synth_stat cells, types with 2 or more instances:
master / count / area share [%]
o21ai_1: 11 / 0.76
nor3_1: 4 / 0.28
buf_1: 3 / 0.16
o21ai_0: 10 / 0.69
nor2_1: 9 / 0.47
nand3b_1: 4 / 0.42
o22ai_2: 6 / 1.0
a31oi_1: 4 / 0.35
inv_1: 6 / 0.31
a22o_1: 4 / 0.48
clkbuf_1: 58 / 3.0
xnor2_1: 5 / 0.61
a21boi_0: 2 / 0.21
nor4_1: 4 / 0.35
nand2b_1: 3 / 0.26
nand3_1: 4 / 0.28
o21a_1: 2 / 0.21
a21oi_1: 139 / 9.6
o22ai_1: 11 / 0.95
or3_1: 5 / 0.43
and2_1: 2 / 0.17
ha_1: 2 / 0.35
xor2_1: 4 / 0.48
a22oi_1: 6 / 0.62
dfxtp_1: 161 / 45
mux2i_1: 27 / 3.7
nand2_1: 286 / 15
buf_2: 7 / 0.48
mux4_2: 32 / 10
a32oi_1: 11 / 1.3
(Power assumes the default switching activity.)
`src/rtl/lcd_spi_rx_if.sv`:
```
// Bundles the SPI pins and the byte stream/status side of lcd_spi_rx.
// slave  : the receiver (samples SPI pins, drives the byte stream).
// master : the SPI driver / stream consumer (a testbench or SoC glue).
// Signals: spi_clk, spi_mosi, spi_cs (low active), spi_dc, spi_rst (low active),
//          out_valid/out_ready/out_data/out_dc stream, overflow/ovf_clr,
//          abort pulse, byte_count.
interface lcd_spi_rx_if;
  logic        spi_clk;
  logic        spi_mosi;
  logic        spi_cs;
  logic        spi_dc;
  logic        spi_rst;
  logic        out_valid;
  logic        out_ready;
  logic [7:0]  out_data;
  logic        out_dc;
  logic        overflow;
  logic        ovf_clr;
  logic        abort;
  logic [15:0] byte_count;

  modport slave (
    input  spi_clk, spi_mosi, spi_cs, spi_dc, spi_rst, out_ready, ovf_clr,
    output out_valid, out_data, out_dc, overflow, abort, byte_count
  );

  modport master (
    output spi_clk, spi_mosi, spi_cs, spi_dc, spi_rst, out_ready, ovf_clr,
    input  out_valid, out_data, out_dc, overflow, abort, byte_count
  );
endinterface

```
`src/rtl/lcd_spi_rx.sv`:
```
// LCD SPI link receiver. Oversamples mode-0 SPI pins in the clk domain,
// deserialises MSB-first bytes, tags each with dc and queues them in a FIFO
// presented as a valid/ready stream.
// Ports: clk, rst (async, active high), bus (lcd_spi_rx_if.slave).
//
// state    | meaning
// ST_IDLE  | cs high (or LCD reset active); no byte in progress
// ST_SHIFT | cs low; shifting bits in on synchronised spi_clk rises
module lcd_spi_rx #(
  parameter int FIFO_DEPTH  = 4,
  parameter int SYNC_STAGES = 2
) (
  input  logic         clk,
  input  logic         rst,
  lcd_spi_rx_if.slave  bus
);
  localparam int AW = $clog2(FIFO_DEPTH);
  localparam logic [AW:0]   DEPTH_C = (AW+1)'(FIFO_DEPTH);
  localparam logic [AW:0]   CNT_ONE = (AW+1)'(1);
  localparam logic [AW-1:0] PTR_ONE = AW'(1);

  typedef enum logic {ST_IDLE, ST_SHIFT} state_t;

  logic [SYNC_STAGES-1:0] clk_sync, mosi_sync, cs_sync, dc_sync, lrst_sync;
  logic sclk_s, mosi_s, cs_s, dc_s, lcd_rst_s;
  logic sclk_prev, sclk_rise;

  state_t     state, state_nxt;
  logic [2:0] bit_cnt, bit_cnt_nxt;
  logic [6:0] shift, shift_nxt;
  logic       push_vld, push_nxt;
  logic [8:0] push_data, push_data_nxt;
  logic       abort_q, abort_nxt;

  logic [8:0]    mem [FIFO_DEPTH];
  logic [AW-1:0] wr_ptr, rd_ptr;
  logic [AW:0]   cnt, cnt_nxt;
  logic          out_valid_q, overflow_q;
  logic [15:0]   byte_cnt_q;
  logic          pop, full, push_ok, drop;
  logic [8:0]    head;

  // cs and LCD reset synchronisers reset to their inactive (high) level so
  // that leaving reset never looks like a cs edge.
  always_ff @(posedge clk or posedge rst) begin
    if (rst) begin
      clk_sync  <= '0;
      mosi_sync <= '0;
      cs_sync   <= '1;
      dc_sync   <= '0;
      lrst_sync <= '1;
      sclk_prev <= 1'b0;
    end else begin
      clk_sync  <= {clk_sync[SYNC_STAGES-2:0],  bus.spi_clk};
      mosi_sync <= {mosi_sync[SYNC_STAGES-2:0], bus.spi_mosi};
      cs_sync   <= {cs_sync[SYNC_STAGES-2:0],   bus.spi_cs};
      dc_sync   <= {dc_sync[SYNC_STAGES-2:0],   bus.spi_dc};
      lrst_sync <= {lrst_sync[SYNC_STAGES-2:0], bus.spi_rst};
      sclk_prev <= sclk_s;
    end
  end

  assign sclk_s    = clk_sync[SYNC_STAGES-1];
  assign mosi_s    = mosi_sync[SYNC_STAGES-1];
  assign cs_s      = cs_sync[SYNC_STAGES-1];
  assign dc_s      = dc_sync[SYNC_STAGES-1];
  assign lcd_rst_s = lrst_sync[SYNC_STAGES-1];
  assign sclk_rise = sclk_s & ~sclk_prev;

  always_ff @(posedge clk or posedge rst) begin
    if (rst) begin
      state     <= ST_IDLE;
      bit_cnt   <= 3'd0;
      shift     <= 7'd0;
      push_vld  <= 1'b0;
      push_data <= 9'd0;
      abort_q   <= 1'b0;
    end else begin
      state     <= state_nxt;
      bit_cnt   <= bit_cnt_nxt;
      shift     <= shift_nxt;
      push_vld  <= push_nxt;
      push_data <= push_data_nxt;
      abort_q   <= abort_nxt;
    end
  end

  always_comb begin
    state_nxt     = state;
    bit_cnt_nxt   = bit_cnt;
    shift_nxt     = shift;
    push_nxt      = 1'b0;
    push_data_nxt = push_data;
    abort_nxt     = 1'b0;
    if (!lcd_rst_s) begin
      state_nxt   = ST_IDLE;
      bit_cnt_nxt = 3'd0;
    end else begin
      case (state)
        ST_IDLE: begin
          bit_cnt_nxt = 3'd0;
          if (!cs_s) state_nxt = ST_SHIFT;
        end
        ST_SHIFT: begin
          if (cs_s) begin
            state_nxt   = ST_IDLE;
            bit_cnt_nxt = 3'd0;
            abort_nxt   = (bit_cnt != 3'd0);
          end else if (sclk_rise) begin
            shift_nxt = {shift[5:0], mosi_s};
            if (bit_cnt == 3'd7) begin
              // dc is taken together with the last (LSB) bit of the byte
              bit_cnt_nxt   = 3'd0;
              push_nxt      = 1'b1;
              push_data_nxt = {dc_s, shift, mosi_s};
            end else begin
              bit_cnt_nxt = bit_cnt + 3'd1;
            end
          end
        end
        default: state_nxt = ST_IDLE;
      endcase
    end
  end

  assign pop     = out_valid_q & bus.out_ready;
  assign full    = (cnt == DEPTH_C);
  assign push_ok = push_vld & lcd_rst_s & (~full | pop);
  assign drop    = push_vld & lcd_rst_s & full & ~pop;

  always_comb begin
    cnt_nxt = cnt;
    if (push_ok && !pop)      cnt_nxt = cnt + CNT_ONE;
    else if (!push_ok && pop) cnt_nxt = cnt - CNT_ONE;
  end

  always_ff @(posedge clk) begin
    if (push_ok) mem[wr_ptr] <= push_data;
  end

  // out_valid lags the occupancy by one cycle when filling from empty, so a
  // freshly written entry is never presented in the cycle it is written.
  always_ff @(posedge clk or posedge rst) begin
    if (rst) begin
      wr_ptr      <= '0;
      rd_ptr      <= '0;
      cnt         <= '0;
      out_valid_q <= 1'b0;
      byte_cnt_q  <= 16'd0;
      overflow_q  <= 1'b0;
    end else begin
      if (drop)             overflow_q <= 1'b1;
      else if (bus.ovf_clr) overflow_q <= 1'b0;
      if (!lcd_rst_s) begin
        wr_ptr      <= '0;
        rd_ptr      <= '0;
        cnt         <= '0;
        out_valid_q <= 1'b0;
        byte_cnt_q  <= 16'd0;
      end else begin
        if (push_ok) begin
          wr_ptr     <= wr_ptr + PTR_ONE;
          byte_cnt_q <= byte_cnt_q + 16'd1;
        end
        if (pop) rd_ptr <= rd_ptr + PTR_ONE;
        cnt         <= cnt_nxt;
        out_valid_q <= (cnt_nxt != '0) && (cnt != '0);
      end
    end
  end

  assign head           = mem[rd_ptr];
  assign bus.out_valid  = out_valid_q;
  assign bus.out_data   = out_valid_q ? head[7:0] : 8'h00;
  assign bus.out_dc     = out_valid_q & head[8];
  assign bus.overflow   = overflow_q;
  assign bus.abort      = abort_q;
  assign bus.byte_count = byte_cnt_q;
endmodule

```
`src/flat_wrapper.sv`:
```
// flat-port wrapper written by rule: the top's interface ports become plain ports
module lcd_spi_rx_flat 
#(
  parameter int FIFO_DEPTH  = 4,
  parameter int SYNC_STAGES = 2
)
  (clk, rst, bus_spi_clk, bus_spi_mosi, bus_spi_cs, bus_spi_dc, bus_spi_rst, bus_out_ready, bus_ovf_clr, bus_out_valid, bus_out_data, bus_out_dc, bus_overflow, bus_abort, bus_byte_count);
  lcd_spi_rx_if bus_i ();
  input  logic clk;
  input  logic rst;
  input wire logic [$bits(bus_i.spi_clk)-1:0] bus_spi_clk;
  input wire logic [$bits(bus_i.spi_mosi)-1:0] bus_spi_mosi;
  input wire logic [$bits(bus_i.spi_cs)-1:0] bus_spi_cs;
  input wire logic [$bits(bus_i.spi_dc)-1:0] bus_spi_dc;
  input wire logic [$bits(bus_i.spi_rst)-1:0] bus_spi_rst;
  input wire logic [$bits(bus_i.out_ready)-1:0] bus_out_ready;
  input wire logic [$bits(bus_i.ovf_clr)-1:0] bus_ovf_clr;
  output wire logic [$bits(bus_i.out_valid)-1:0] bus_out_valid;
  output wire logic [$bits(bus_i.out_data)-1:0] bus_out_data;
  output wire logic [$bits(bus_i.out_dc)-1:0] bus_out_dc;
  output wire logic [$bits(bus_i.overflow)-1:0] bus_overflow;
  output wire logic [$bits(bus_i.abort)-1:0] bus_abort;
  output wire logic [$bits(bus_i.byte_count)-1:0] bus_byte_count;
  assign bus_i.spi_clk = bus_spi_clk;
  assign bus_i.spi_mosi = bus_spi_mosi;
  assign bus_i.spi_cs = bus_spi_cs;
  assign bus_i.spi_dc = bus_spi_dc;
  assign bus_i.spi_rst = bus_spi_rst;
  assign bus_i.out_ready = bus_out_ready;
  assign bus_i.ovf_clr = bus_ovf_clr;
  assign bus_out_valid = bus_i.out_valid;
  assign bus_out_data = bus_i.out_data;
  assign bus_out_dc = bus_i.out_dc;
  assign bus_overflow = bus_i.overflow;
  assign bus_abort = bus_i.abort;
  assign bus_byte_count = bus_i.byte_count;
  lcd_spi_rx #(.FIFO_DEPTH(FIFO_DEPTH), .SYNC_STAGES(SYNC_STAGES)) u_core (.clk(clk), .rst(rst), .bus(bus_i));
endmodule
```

- [Task to carry out]
Search the records for the word "with" and return every line that holds it.

- [Expected output]
synth_stat cells, types with 2 or more instances:
// deserialises MSB-first bytes, tags each with dc and queues them in a FIFO
              // dc is taken together with the last (LSB) bit of the byte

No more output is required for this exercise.